## src/dijet_pkg.sv

```systemverilog
`default_nettype none
// ----------------------------------------------------------------------------
// dijet_pkg
// Shared types, constants and the jet cut function of the dijet event selector.
// ----------------------------------------------------------------------------
package dijet_pkg;

	// register indexes on the configuration port
	localparam logic [3:0] REG_MIN_PT          = 4'd0;
	localparam logic [3:0] REG_MAX_ABS_ETA     = 4'd1;
	localparam logic [3:0] REG_MAX_NHF         = 4'd2;
	localparam logic [3:0] REG_MAX_NEF         = 4'd3;
	localparam logic [3:0] REG_MIN_CHF         = 4'd4;
	localparam logic [3:0] REG_MAX_CEF         = 4'd5;
	localparam logic [3:0] REG_MIN_CONST       = 4'd6;
	localparam logic [3:0] REG_MIN_CHARGED_MUL = 4'd7;

	// |eta| < 2.4 in units of 1/256
	localparam logic [11:0] TRACKER_ABS_ETA_MAX = 12'd614;
	// pi and 2*pi in units of 1/1024
	localparam logic signed [14:0] PI_Q     = 15'sd3217;
	localparam logic signed [14:0] TWO_PI_Q = 15'sd6434;
	// |pi - |dphi|| < 1 rad  <=>  |dphi| > pi - 1024
	localparam logic [14:0] B2B_MIN_ABS_DPHI = 15'd2193;

	typedef struct packed {
		logic              vld;
		logic [15:0]       pt;
		logic signed [11:0] eta;
		logic signed [12:0] phi;
		logic [10:0]       neutral_hadron_frac;
		logic [10:0]       neutral_em_frac;
		logic [10:0]       charged_hadron_frac;
		logic [10:0]       charged_em_frac;
		logic [7:0]        constituent_count;
		logic [7:0]        charged_mult;
	} jet_t;

	// candidate handed along the chain; displaced marks a jet pushed down by a
	// higher one, which the next cell must take unconditionally
	typedef struct packed {
		jet_t jet;
		logic displaced;
	} cand_t;

	typedef struct packed {
		logic [15:0] min_pt;
		logic [10:0] max_abs_eta;
		logic [10:0] max_neutral_hadron_frac;
		logic [10:0] max_neutral_em_frac;
		logic [10:0] min_charged_hadron_frac;
		logic [10:0] max_charged_em_frac;
		logic [7:0]  min_constituents;
		logic [7:0]  min_charged_mult;
	} cfg_t;

	localparam cfg_t CFG_RESET = '{
		min_pt:                  16'd480,
		max_abs_eta:             11'd1280,
		max_neutral_hadron_frac: 11'd1024,
		max_neutral_em_frac:     11'd1024,
		min_charged_hadron_frac: 11'd0,
		max_charged_em_frac:     11'd1024,
		min_constituents:        8'd1,
		min_charged_mult:        8'd0
	};

	function automatic logic jet_passes(jet_t j, cfg_t c);
		logic [11:0] aeta;
		logic base;
		logic trk;
		aeta = j.eta[11] ? 12'(-j.eta) : 12'(j.eta);
		base = (j.pt > c.min_pt) && (aeta < {1'b0, c.max_abs_eta})
			&& (j.neutral_hadron_frac < c.max_neutral_hadron_frac)
			&& (j.neutral_em_frac < c.max_neutral_em_frac)
			&& (j.constituent_count > c.min_constituents);
		// charged cuts only inside the tracker acceptance
		trk = (aeta <= TRACKER_ABS_ETA_MAX);
		return base && (!trk || ((j.charged_em_frac < c.max_charged_em_frac)
			&& (j.charged_hadron_frac > c.min_charged_hadron_frac)
			&& (j.charged_mult > c.min_charged_mult)));
	endfunction

endpackage
`default_nettype wire

```

## src/dijet_event_selector_top.sv

```systemverilog
`default_nettype none
// ----------------------------------------------------------------------------
// dijet_event_selector_top
// Back-to-back dijet event selection over a stream of jets.
// ----------------------------------------------------------------------------
// Jets enter on the in_ channel, one per transfer, with last_jet marking the
// end of an event. A chain of two cells keeps the leading and second jet;
// a jet of zero momentum leaves them untouched. The transfer of the last jet
// snapshots both cells and empties them, so the next event may start in the
// very next cycle. One result per event leaves on the out_ channel through
// the registered snapshot, the cut stage and the output register.
// Throughput is one jet per cycle while no last jet is stalled, set by the
// single compare-and-shift step of the cell chain.
// A stalled receiver holds the result; jets that are not last keep flowing,
// and a last jet is stalled only when the snapshot stage and the stages
// behind it are all full and the receiver stalls. Configuration writes are
// taken every cycle (cfg_ready is tied high) and are meant for an idle block.
// Reset empties the chain and the pipeline and loads the default cuts.
// ----------------------------------------------------------------------------
module dijet_event_selector_top
	import dijet_pkg::*;
(
	input  wire logic               clk,
	input  wire logic               arst_n,
	input  wire logic               cfg_valid,
	output      logic               cfg_ready,
	input  wire logic [3:0]         cfg_index,
	input  wire logic [15:0]        cfg_data,
	input  wire logic               in_valid,
	output      logic               in_stall,
	input  wire logic [15:0]        jet_pt,
	input  wire logic signed [11:0] jet_eta,
	input  wire logic signed [12:0] jet_phi,
	input  wire logic [10:0]        neutral_hadron_frac,
	input  wire logic [10:0]        neutral_em_frac,
	input  wire logic [10:0]        charged_hadron_frac,
	input  wire logic [10:0]        charged_em_frac,
	input  wire logic [7:0]         constituent_count,
	input  wire logic [7:0]         charged_mult,
	input  wire logic               last_jet,
	output      logic               out_valid,
	input  wire logic               out_stall,
	output      logic               dijet_accept,
	output      logic [15:0]        lead_pt_out,
	output      logic [15:0]        second_pt_out
);

	cfg_t  cfg_q;
	cand_t lead_in;
	cand_t lead_out;
	jet_t  lead_held;
	jet_t  lead_upd;
	jet_t  second_held;
	jet_t  second_upd;
	logic  snap_ready;
	logic  in_xfer;
	logic  end_event;

	assign cfg_ready = 1'b1;

	always_ff @(posedge clk or negedge arst_n) begin
		if (!arst_n) begin
			cfg_q <= CFG_RESET;
		end else if (cfg_valid && cfg_ready) begin
			unique case (cfg_index)
				REG_MIN_PT:          cfg_q.min_pt                  <= cfg_data;
				REG_MAX_ABS_ETA:     cfg_q.max_abs_eta             <= cfg_data[10:0];
				REG_MAX_NHF:         cfg_q.max_neutral_hadron_frac <= cfg_data[10:0];
				REG_MAX_NEF:         cfg_q.max_neutral_em_frac     <= cfg_data[10:0];
				REG_MIN_CHF:         cfg_q.min_charged_hadron_frac <= cfg_data[10:0];
				REG_MAX_CEF:         cfg_q.max_charged_em_frac     <= cfg_data[10:0];
				REG_MIN_CONST:       cfg_q.min_constituents        <= cfg_data[7:0];
				REG_MIN_CHARGED_MUL: cfg_q.min_charged_mult        <= cfg_data[7:0];
				default: ;
			endcase
		end
	end

	// only a last jet needs room in the end-of-event pipeline
	assign in_stall  = last_jet && !snap_ready;
	assign in_xfer   = in_valid && !in_stall;
	assign end_event = in_xfer && last_jet;

	always_comb begin
		lead_in.jet.vld                 = (jet_pt != 16'd0);
		lead_in.jet.pt                  = jet_pt;
		lead_in.jet.eta                 = jet_eta;
		lead_in.jet.phi                 = jet_phi;
		lead_in.jet.neutral_hadron_frac = neutral_hadron_frac;
		lead_in.jet.neutral_em_frac     = neutral_em_frac;
		lead_in.jet.charged_hadron_frac = charged_hadron_frac;
		lead_in.jet.charged_em_frac     = charged_em_frac;
		lead_in.jet.constituent_count   = constituent_count;
		lead_in.jet.charged_mult        = charged_mult;
		lead_in.displaced               = 1'b0;
	end

	dijet_cell u_lead (
		.clk      (clk),
		.arst_n   (arst_n),
		.en       (in_xfer),
		.clr      (last_jet),
		.cand_in  (lead_in),
		.cand_out (lead_out),
		.held     (lead_held),
		.held_upd (lead_upd)
	);

	dijet_cell u_second (
		.clk      (clk),
		.arst_n   (arst_n),
		.en       (in_xfer),
		.clr      (last_jet),
		.cand_in  (lead_out),
		.cand_out (),
		.held     (second_held),
		.held_upd (second_upd)
	);

	dijet_cut u_cut (
		.clk           (clk),
		.arst_n        (arst_n),
		.cfg           (cfg_q),
		.snap_take     (end_event),
		.snap_lead     (lead_upd),
		.snap_second   (second_upd),
		.snap_ready    (snap_ready),
		.out_valid     (out_valid),
		.out_stall     (out_stall),
		.dijet_accept  (dijet_accept),
		.lead_pt_out   (lead_pt_out),
		.second_pt_out (second_pt_out)
	);

	a_second_needs_lead: assert property (@(posedge clk) disable iff (!arst_n)
		second_held.vld |-> lead_held.vld)
		else $error("second place filled without a leader");

	a_chain_order: assert property (@(posedge clk) disable iff (!arst_n)
		second_held.vld |-> second_held.pt <= lead_held.pt)
		else $error("second jet above leader");

	a_clear_on_last: assert property (@(posedge clk) disable iff (!arst_n)
		end_event |=> !lead_held.vld && !second_held.vld)
		else $error("jet state not cleared after last jet");

endmodule
`default_nettype wire

```

## src/dijet_cell.sv

```systemverilog
`default_nettype none
// ----------------------------------------------------------------------------
// dijet_cell
// One place of the top-two chain: keeps a jet, takes a higher or displaced
// candidate (any one while empty) and hands the loser on to the next cell.
// ----------------------------------------------------------------------------
module dijet_cell
	import dijet_pkg::*;
(
	input  wire logic  clk,
	input  wire logic  arst_n,
	input  wire logic  en,
	input  wire logic  clr,
	input  wire cand_t cand_in,
	output      cand_t cand_out,
	output      jet_t  held,
	output      jet_t  held_upd
);

	logic vld_q;
	jet_t jet_q;
	logic win;

	always_comb begin
		held     = jet_q;
		held.vld = vld_q;
	end

	assign win = cand_in.jet.vld
		&& (cand_in.displaced || !vld_q || (cand_in.jet.pt > jet_q.pt));

	always_comb begin
		if (win) begin
			held_upd           = cand_in.jet;
			cand_out.jet       = held;
			cand_out.displaced = 1'b1;
		end else begin
			held_upd = held;
			cand_out = cand_in;
		end
	end

	always_ff @(posedge clk or negedge arst_n) begin
		if (!arst_n) begin
			vld_q <= 1'b0;
		end else if (en) begin
			vld_q <= held_upd.vld && !clr;
		end
	end

	always_ff @(posedge clk) begin
		if (en) begin
			jet_q <= held_upd;
		end
	end

endmodule
`default_nettype wire

```

## src/dijet_cut.sv

```systemverilog
`default_nettype none
// ----------------------------------------------------------------------------
// dijet_cut
// End-of-event stage: snapshot of the two kept jets, quality cuts and the
// back-to-back azimuth test, with an output register toward the receiver.
// ----------------------------------------------------------------------------
module dijet_cut
	import dijet_pkg::*;
(
	input  wire logic        clk,
	input  wire logic        arst_n,
	input  wire cfg_t        cfg,
	input  wire logic        snap_take,
	input  wire jet_t        snap_lead,
	input  wire jet_t        snap_second,
	output      logic        snap_ready,
	output      logic        out_valid,
	input  wire logic        out_stall,
	output      logic        dijet_accept,
	output      logic [15:0] lead_pt_out,
	output      logic [15:0] second_pt_out
);

	logic        snap_v_s1;
	jet_t        lead_s1;
	jet_t        second_s1;

	logic        res_v_s2;
	logic        ok_s2;
	logic signed [14:0] dphi_s2;
	logic [15:0] lead_pt_s2;
	logic [15:0] second_pt_s2;

	logic        out_valid_q;
	logic        accept_q;
	logic [15:0] lead_pt_q;
	logic [15:0] second_pt_q;

	logic        ready_s2;
	logic        ready_out;
	logic signed [14:0] dphi_raw;
	logic signed [14:0] dphi_wrap;
	logic [14:0] dphi_abs;
	logic        accept_d;

	assign ready_out  = !out_valid_q || !out_stall;
	assign ready_s2   = !res_v_s2 || ready_out;
	assign snap_ready = !snap_v_s1 || ready_s2;

	// azimuth difference wrapped once into [-pi, pi]
	always_comb begin
		dphi_raw = 15'(lead_s1.phi) - 15'(second_s1.phi);
		if (dphi_raw > PI_Q) begin
			dphi_wrap = dphi_raw - TWO_PI_Q;
		end else if (dphi_raw < -PI_Q) begin
			dphi_wrap = dphi_raw + TWO_PI_Q;
		end else begin
			dphi_wrap = dphi_raw;
		end
	end

	assign dphi_abs = dphi_s2[14] ? 15'(-dphi_s2) : 15'(dphi_s2);
	assign accept_d = ok_s2 && (dphi_abs > B2B_MIN_ABS_DPHI);

	always_ff @(posedge clk or negedge arst_n) begin
		if (!arst_n) begin
			snap_v_s1   <= 1'b0;
			res_v_s2    <= 1'b0;
			out_valid_q <= 1'b0;
		end else begin
			if (snap_ready) begin
				snap_v_s1 <= snap_take;
			end
			if (ready_s2) begin
				res_v_s2 <= snap_v_s1;
			end
			if (ready_out) begin
				out_valid_q <= res_v_s2;
			end
		end
	end

	always_ff @(posedge clk) begin
		if (snap_ready && snap_take) begin
			lead_s1   <= snap_lead;
			second_s1 <= snap_second;
		end
		if (ready_s2) begin
			ok_s2 <= lead_s1.vld && second_s1.vld
				&& jet_passes(lead_s1, cfg) && jet_passes(second_s1, cfg);
			dphi_s2      <= dphi_wrap;
			lead_pt_s2   <= lead_s1.pt;
			second_pt_s2 <= second_s1.pt;
		end
		if (ready_out) begin
			accept_q    <= accept_d;
			lead_pt_q   <= accept_d ? lead_pt_s2 : 16'd0;
			second_pt_q <= accept_d ? second_pt_s2 : 16'd0;
		end
	end

	assign out_valid     = out_valid_q;
	assign dijet_accept  = accept_q;
	assign lead_pt_out   = lead_pt_q;
	assign second_pt_out = second_pt_q;

	a_reject_zero: assert property (@(posedge clk) disable iff (!arst_n)
		out_valid_q && !accept_q |-> lead_pt_q == 16'd0 && second_pt_q == 16'd0)
		else $error("rejected event with nonzero momentum");

	a_accept_order: assert property (@(posedge clk) disable iff (!arst_n)
		out_valid_q && accept_q |-> lead_pt_q >= second_pt_q && second_pt_q != 16'd0)
		else $error("accepted event with bad momentum order");

	a_s2_hold: assert property (@(posedge clk) disable iff (!arst_n)
		res_v_s2 && !ready_out |=> res_v_s2 && $stable(accept_d))
		else $error("result lost while output blocked");

endmodule
`default_nettype wire

```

◇ ◇ ◇ ◇

— Exercise details —
Each line above that has the word "candidate" should be copied.

— Completed task —
	// candidate handed along the chain; displaced marks a jet pushed down by a
// candidate (any one while empty) and hands the loser on to the next cell.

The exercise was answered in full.